The DPI algorithms reconstruct the emitted energy of fast neutrons by summing the energy deposited in a front plane liquid organic scintillator with the energy calculated from the time-of-flight between the two required interactions. Each scatter occurs in a separate organic liquid scintillator, which provides sufficient energy and time resolution to achieve a reasonable estimate for the incident energy of a particle.

To evaluate the time-dependent neutron count rate, the detection times for neutrons detected in the 16 front-plane liquid scintillators were histogrammed based on the start time of the generator pulse. For each spectrum, the value at time zero (the end of the generator pulse) is normalized to a value of one.

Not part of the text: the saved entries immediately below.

Source: an optimization exercise on an open RTL-to-GDS flow (aim: a short achievable clock period and few clock cycles). Production flows keep margins and buffers that such runs may drop. At most, simulation tests tie the RTL to the original design; equivalence was not proved. The RTL of run 2 was laid out without a check of its function. No activity file was given, so power comes from the tool's default toggle rates.

==> flow/design.v <==
module vixen_top (
    input  logic                clk,
    input  logic                rst_n,
    output logic                mem_en,
    output logic                mem_wr,
    output logic                mem_wide,
    output logic [16-1:0] mem_addr,
    output logic [16-1:0] mem_din,
    input  logic [16-1:0] mem_dout
);
    logic [15:0] rf [0:14];              
    logic        fn, fz, fc, fv;
    logic        halted;                 
    logic        jwait;                  
    logic        skipp;                  
    logic        jpend;                  
    logic        wb_v;                   
    logic [3:0]  wb_rd;
    logic [15:0] wb_val;                 
    logic        bus_fetch;              
    logic        bus_ld;                 
    logic [3:0]  bus_rt;
    logic [15:0] fpc;                    
    logic        ret_v;                  
    logic [15:0] ret_npc;                
    logic        ldd_v;                  
    logic [3:0]  ldd_rt;
    logic        ldd_wide;
    logic [1:0]  qcnt;
    logic [15:0] q_i  [0:2];
    logic [15:0] q_npc [0:2];
    logic        e_v;
    logic [15:0] e_npc, e_imm, e_tgt;
    logic [15:0] opA, opB, opBx;         
    logic [3:0]  e_rd, e_sh;
    logic [4:0]  e_off;
    logic        c_sum, c_movb, c_mvn, c_and, c_orr, c_eor, c_bic, c_shl, c_shr, c_imm;
    logic        c_cin_fc, c_cin_one;
    logic        c_wr, c_wnz, c_wc, c_wv;
    logic        c_ld, c_st, c_wide, c_br, c_bl, c_brd, c_pr, c_halt;
    logic        d_fq, d_v;
    logic [15:0] d_i, d_npc;
    assign d_fq  = qcnt != 2'd0;
    assign d_v   = d_fq | ret_v;
    assign d_i   = d_fq ? q_i[0] : mem_dout;
    assign d_npc = d_fq ? q_npc[0] : ret_npc;
    logic [15:0] ld_val;
    assign ld_val = ldd_wide ? mem_dout : {8'h00, mem_dout[15:8]};
    logic [4:0] d_op5;
    logic       d_alu, d_alu_ok, d_addi, d_sys, d_pr, d_nop, d_ld, d_st, d_movl, d_movh, d_br;
    logic       d_sub;
    assign d_op5 = d_i[12:8];
    assign d_alu = d_i[15:13] == 3'b000;
    always_comb begin
        case (d_op5)
            5'b00000, 5'b00001, 5'b00010, 5'b00011, 5'b00100, 5'b00101,
            5'b01100, 5'b01101, 5'b10100, 5'b10101, 5'b10110, 5'b10111,
            5'b11001, 5'b11010: d_alu_ok = 1'b1;
            default:            d_alu_ok = 1'b0;
        endcase
    end
    assign d_addi = d_i[15:13] == 3'b001 && d_i[3:0] != 4'hF;
    assign d_sys  = d_i[15:13] == 3'b001 && d_i[3:0] == 4'hF;
    assign d_pr   = d_sys && d_op5 == 5'b11111 && d_i[7:5] != 3'b111;
    assign d_nop  = d_i == 16'h3FEF;
    assign d_ld   = d_i[15:14] == 2'b01;
    assign d_st   = d_i[15:14] == 2'b10;
    assign d_movl = d_i[15:12] == 4'hC;
    assign d_movh = d_i[15:12] == 4'hD;
    assign d_br   = d_i[15:13] == 3'b111;
    assign d_sub  = d_alu && (d_op5 == 5'b00011 || d_op5 == 5'b00101 || d_op5 == 5'b01101);
    logic n_sum, n_movb, n_mvn, n_and, n_orr, n_eor, n_bic, n_shl, n_shr, n_imm;
    logic n_cin_fc, n_cin_one, n_wr, n_wnz, n_wc, n_wv, n_halt;
    always_comb begin
        n_sum = 1'b0; n_movb = 1'b0; n_mvn = 1'b0; n_and = 1'b0; n_orr = 1'b0;
        n_eor = 1'b0; n_bic = 1'b0; n_shl = 1'b0; n_shr = 1'b0; n_imm = 1'b0;
        n_cin_fc = 1'b0; n_cin_one = 1'b0;
        n_wr = 1'b0; n_wnz = 1'b0; n_wc = 1'b0; n_wv = 1'b0;
        n_halt = (d_sys && !d_pr && !d_nop) || (d_alu && !d_alu_ok);
        if (d_alu) begin
            case (d_op5)
                5'b00000: n_movb = 1'b1;
                5'b00001: n_mvn  = 1'b1;
                5'b01100, 5'b10111: n_and = 1'b1;
                5'b10100: n_orr  = 1'b1;
                5'b10101: n_eor  = 1'b1;
                5'b10110: n_bic  = 1'b1;
                5'b11001: n_shl  = 1'b1;
                5'b11010: n_shr  = 1'b1;
                default:  n_sum  = 1'b1;
            endcase
            n_cin_fc  = d_op5 == 5'b00010 || d_op5 == 5'b00011;
            n_cin_one = d_op5 == 5'b00101 || d_op5 == 5'b01101;
            if (d_alu_ok) begin
                n_wr  = !(d_op5 == 5'b01101 || d_op5 == 5'b10111);
                n_wnz = !(d_op5 == 5'b00000 || d_op5 == 5'b00001);
                n_wv  = d_op5 == 5'b00010 || d_op5 == 5'b00011 || d_op5 == 5'b00100 ||
                        d_op5 == 5'b00101 || d_op5 == 5'b01101;
                n_wc  = n_wv || d_op5 == 5'b11001 || d_op5 == 5'b11010;
            end
        end else if (d_addi) begin
            n_sum = 1'b1;
            n_wr = 1'b1; n_wnz = 1'b1; n_wc = 1'b1; n_wv = 1'b1;
        end else if (d_movl || d_movh) begin
            n_imm = 1'b1;
            n_wr  = 1'b1;
        end
    end
    function automatic logic [13:0] conds(input logic n, input logic z, input logic c, input logic v);
        conds = {z | (n ^ v), ~z & ~(n ^ v), n ^ v, ~(n ^ v), ~c | z, c & ~z,
                 ~v, v, ~n, n, ~c, c, ~z, z};
    endfunction
    logic [13:0] cond_vec, c_csel;
    logic        cond_true;
    assign cond_true = |(cond_vec & c_csel);
    logic        e_cin;
    logic [15:0] ag, ap, cy;
    logic [15:0] sum;
    logic        sum_c;
    assign e_cin = (c_cin_fc & fc) | c_cin_one;
    always_comb begin
        logic [15:0] g, p;
        g = opA & opBx;
        p = opA ^ opBx;
        g[0] = g[0] | (p[0] & e_cin);
        for (int l = 0; l < 4; l++) begin
            logic [15:0] g2, p2;
            g2 = g; p2 = p;
            for (int i = 0; i < 16; i++) begin
                if ((i >> l) & 1) begin
                    int j;
                    j = ((i >> l) << l) - 1;
                    g2[i] = g[i] | (p[i] & g[j]);
                    p2[i] = p[i] & p[j];
                end
            end
            g = g2; p = p2;
        end
        ag = g;                  
        ap = opA ^ opBx;
    end
    assign cy    = {ag[14:0], e_cin};
    assign sum   = ap ^ cy;
    assign sum_c = ag[15];
    logic z_sum;
    assign z_sum = &(ap ~^ {opA[14:0] | opBx[14:0], e_cin});
    logic [15:0] shl, shr;
    logic        shl_c, shr_c;
    assign {shl_c, shl} = {1'b0, opA} << e_sh;
    assign {shr, shr_c} = {opA, 1'b0} >> e_sh;
    logic [15:0] res_o, res;
    logic        res_c, res_n, res_z, res_v;
    assign res_o = ({16{c_movb}} & opB)  | ({16{c_mvn}} & ~opB) |
                   ({16{c_and}}  & (opA & opB)) | ({16{c_orr}} & (opA | opB)) |
                   ({16{c_eor}}  & (opA ^ opB)) | ({16{c_bic}} & (opA & ~opB)) |
                   ({16{c_shl}}  & shl) | ({16{c_shr}} & shr) | ({16{c_imm}} & e_imm);
    assign res   = res_o | ({16{c_sum}} & sum);
    assign res_c = (c_sum & sum_c) | (c_shl & shl_c) | (c_shr & shr_c);
    assign res_n = res[15];
    assign res_z = c_sum ? z_sum : res_o == 16'd0;
    assign res_v = res_n ^ opA[15] ^ opBx[15] ^ res_c;
    logic fn_n, fz_n, fc_n, fv_n;
    assign fn_n = e_v && c_wnz ? res_n : fn;
    assign fz_n = e_v && c_wnz ? res_z : fz;
    assign fc_n = e_v && c_wc  ? res_c : fc;
    assign fv_n = e_v && c_wv  ? res_v : fv;
    logic e_we, e_jmp, e_ld15, e_prfalse, e_halting;
    assign e_we      = e_v && c_wr && e_rd != 4'hF;
    assign e_jmp     = e_v && c_wr && e_rd == 4'hF;
    assign e_ld15    = e_v && c_ld && e_rd == 4'hF;
    logic e_jfast, e_jslow, e_hold;
    assign e_jfast   = e_jmp && (c_movb || c_imm);
    assign e_jslow   = e_jmp && !(c_movb || c_imm);
    assign e_hold    = e_ld15 || e_jslow;
    assign e_prfalse = e_v && c_pr && !cond_true;
    assign e_halting = e_v && c_halt;
    logic [15:0] ls_addr;
    assign ls_addr = opB + {11'd0, e_off};
    logic ld15_jump;
    assign ld15_jump = ldd_v && ldd_rt == 4'hF;
    logic        redirect;
    logic [15:0] tgt;
    always_comb begin
        redirect = 1'b0;
        tgt      = {ld_val[15:1], 1'b0};
        if (ld15_jump) begin
            redirect = 1'b1;
        end else if (jpend) begin
            redirect = 1'b1;
            tgt      = {wb_val[15:1], 1'b0};
        end else if (e_v && c_br && !c_brd) begin
            redirect = 1'b1;
            tgt      = e_tgt;
        end else if (e_jfast) begin
            redirect = 1'b1;
            tgt      = c_imm ? {e_imm[15:1], 1'b0} : {opB[15:1], 1'b0};
        end
    end
    logic haz, kill, block, adv, consumed;
    logic haz_q;
    assign haz_q = (e_v && c_ld && (q_i[0][3:0] == e_rd || q_i[0][7:4] == e_rd ||
                                    (q_i[0][15:12] == 4'hF && e_rd == 4'hE)))
                 || (bus_ld && (q_i[0][3:0] == bus_rt || q_i[0][7:4] == bus_rt));
    assign haz = d_fq ? haz_q : ((e_v && c_ld) || bus_ld);
    assign kill     = e_prfalse || skipp;
    assign block    = redirect || e_hold || jwait || e_halting || halted;
    assign adv      = d_v && !kill && !haz && !block;
    assign consumed = d_v && (adv || kill);
    logic        dred;
    logic [15:0] d_tgt;
    assign dred  = adv && d_br && !(e_v && (c_ld || c_st));
    logic [15:0] tgt_f, tgt_q;
    assign tgt_f = ret_npc + {{3{mem_dout[11]}}, mem_dout[11:0], 1'b0};
    assign tgt_q = q_npc[0] + {{3{q_i[0][11]}}, q_i[0][11:0], 1'b0};
    assign d_tgt = d_fq ? tgt_q : tgt_f;
    logic [15:0] rfa_f, rfb_f, rfa_q, rfb_q, va, vb;
    logic [3:0]  fa_i, fb_i, qa_i, qb_i;
    assign fa_i = mem_dout[3:0];
    assign fb_i = mem_dout[7:4];
    assign qa_i = q_i[0][3:0];
    assign qb_i = q_i[0][7:4];
    assign rfa_f = fa_i == 4'hF ? d_npc : rf[fa_i];
    assign rfb_f = fb_i == 4'hF ? d_npc : rf[fb_i];
    assign rfa_q = qa_i == 4'hF ? d_npc : rf[qa_i];
    assign rfb_q = qb_i == 4'hF ? d_npc : rf[qb_i];
    logic fwe_a, fwe_b, fwl_a, fwl_b, fww_a, fww_b;
    assign fwe_a = e_we && d_i[3:0] == e_rd;
    assign fwe_b = e_we && d_i[7:4] == e_rd;
    assign fww_a = wb_v && d_i[3:0] == wb_rd;
    assign fww_b = wb_v && d_i[7:4] == wb_rd;
    assign fwl_a = ldd_v && d_i[3:0] == ldd_rt;
    assign fwl_b = ldd_v && d_i[7:4] == ldd_rt;
    always_comb begin
        va = d_fq ? rfa_q : rfa_f;
        vb = d_fq ? rfb_q : rfb_f;
        if (fwl_a && d_i[3:0] != 4'hF) va = ld_val;
        if (fwl_b && d_i[7:4] != 4'hF) vb = ld_val;
        if (fww_a) va = wb_val;
        if (fww_b) vb = wb_val;
        if (fwe_a) va = res;
        if (fwe_b) vb = res;
    end
    logic [1:0] cnt_next;
    logic       cons_sure, fetch_ok, pop;
    logic [1:0] cnt_in;
    logic [2:0] cnt_fl;
    assign cnt_in    = qcnt + {1'b0, ret_v};                     
    assign cnt_fl    = {1'b0, cnt_in} + {2'b0, bus_fetch};
    assign cnt_next  = consumed ? cnt_in - 2'd1 : cnt_in;
    assign cons_sure = d_v && (kill || !((e_v && c_ld) || bus_ld));
    assign fetch_ok  = cons_sure ? cnt_fl <= 3'd3 : cnt_fl <= 3'd2;
    assign pop       = consumed && d_fq;
    always_ff @(posedge clk) begin
        e_npc  <= d_npc;
        wb_val <= res;
        wb_rd  <= e_rd;
        e_tgt  <= d_tgt;
        e_imm  <= d_movh ? {d_i[11:4], 8'h00} : {8'h00, d_i[11:4]};
        e_rd   <= d_i[3:0];
        e_sh   <= d_i[7:4];
        for (int k = 0; k < 14; k++) c_csel[k] <= d_i[7:4] == 4'(k);
        e_off  <= d_i[12:8];
        opA    <= va;
        opB    <= vb;
        opBx   <= d_addi ? {{7{d_i[12]}}, d_i[12:4]} : (d_sub ? ~vb : vb);
        c_sum <= n_sum; c_movb <= n_movb; c_mvn <= n_mvn; c_and <= n_and; c_orr <= n_orr;
        c_eor <= n_eor; c_bic <= n_bic; c_shl <= n_shl; c_shr <= n_shr; c_imm <= n_imm;
        c_cin_fc <= n_cin_fc; c_cin_one <= n_cin_one;
        c_wr <= n_wr; c_wnz <= n_wnz; c_wc <= n_wc; c_wv <= n_wv;
        c_ld <= d_ld; c_st <= d_st; c_wide <= d_i[13];
        c_br <= d_br; c_bl <= d_i[12]; c_brd <= dred;
        c_pr <= d_pr; c_halt <= n_halt;
        ret_npc  <= mem_addr + 16'd2;
        ldd_rt   <= bus_rt;
        ldd_wide <= mem_wide;
        for (int i = 0; i < 3; i++) begin
            if (pop ? (i + 1 >= qcnt) : (i == qcnt)) begin
                q_i[i]  <= mem_dout;
                q_npc[i] <= ret_npc;
            end else if (pop) begin
                q_i[i]  <= q_i[i < 2 ? i + 1 : 2];
                q_npc[i] <= q_npc[i < 2 ? i + 1 : 2];
            end
        end
    end
    always_ff @(posedge clk) begin
        if (!rst_n) begin
            for (int i = 0; i < 15; i++) rf[i] <= 16'd0;
            fn <= 1'b0; fz <= 1'b0; fc <= 1'b0; fv <= 1'b0;
            cond_vec <= conds(1'b0, 1'b0, 1'b0, 1'b0);
        end else begin
            cond_vec <= conds(fn_n, fz_n, fc_n, fv_n);
            if (ldd_v && ldd_rt != 4'hF)
                rf[ldd_rt] <= ld_val;
            if (wb_v)
                rf[wb_rd] <= wb_val;
            if (e_v && c_br && c_bl)
                rf[14] <= e_npc;
            fn <= fn_n; fz <= fz_n; fc <= fc_n; fv <= fv_n;
        end
    end
    always_ff @(posedge clk) begin
        if (!rst_n) begin
            halted    <= 1'b0;
            jwait     <= 1'b0;
            skipp     <= 1'b0;
            mem_en    <= 1'b1;           
            mem_wr    <= 1'b0;
            mem_wide  <= 1'b1;
            mem_addr  <= 16'h0000;
            bus_fetch <= 1'b1;
            bus_ld    <= 1'b0;
            bus_rt    <= 4'd0;
            fpc       <= 16'h0000;
            ret_v     <= 1'b0;
            ldd_v     <= 1'b0;
            qcnt      <= 2'd0;
            e_v       <= 1'b0;
            wb_v      <= 1'b0;
            jpend     <= 1'b0;
        end else begin
            if (e_halting) halted <= 1'b1;
            if (redirect)
                skipp <= 1'b0;
            else if (e_prfalse && !d_v)
                skipp <= 1'b1;
            else if (skipp && d_v)
                skipp <= 1'b0;
            ret_v <= bus_fetch && !redirect && !e_hold && !dred;
            ldd_v <= bus_ld;
            e_v   <= adv;
            wb_v  <= e_we;
            jpend <= e_jslow;
            if (redirect || e_hold || dred)
                qcnt <= 2'd0;
            else
                qcnt <= cnt_next;
            if (e_ld15) jwait <= 1'b1;
            else if (ld15_jump) jwait <= 1'b0;
            bus_fetch <= 1'b0;
            bus_ld    <= 1'b0;
            mem_wr    <= 1'b0;
            mem_en    <= 1'b0;
            if (halted || e_halting) begin
                mem_en <= 1'b0;
            end else if (redirect) begin
                mem_en    <= 1'b1;
                mem_wide  <= 1'b1;
                mem_addr  <= tgt;
                fpc       <= tgt;
                bus_fetch <= 1'b1;
            end else if (dred) begin
                mem_en    <= 1'b1;
                mem_wide  <= 1'b1;
                mem_addr  <= d_tgt;
                fpc       <= d_tgt;
                bus_fetch <= 1'b1;
            end else if (e_v && (c_ld || c_st)) begin
                mem_en   <= 1'b1;
                mem_wr   <= c_st;
                mem_wide <= c_wide;
                mem_addr <= ls_addr;
                bus_ld   <= c_ld;
                bus_rt   <= e_rd;
            end else if (!jwait && !e_jslow && fetch_ok) begin
                mem_en    <= 1'b1;
                mem_wide  <= 1'b1;
                mem_addr  <= fpc + 16'd2;
                fpc       <= fpc + 16'd2;
                bus_fetch <= 1'b1;
            end
        end
    end
    always_ff @(posedge clk) begin
        mem_din <= opA;
    end
endmodule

Monte Carlo simulation of the dual-particle imager

The Monte Carlo radiation transport code MCNPX-PoliMi was used for simulation24. The source neutrons from the DT neutron generator were distributed in time, matching the pulse structure of the generator. This approach required the accurate simulation of delayed neutrons and the application of a pulse veto for the simulation to be equivalent to the experiments. The source was time distributed with particles only emitted between the start and stop times for each pulse. To limit the number of source particles simulated, the 14.1-MeV neutrons were directed in a cone towards the HEU instead of isotropically. The delayed neutron option was turned on and cross sections from the ENDF/B-VI.2 library were used for all uranium isotopes.

The veto was applied to the MCNPX-PoliMi collision files by removing any interactions with a time stamp that occurred from the start of a pulse to 335,700 ns after the pulse. The collision files were then processed with MPPost to create the DPI response25. A more complete description of how the system response of the DPI is simulated is provided by Hamel et al.26.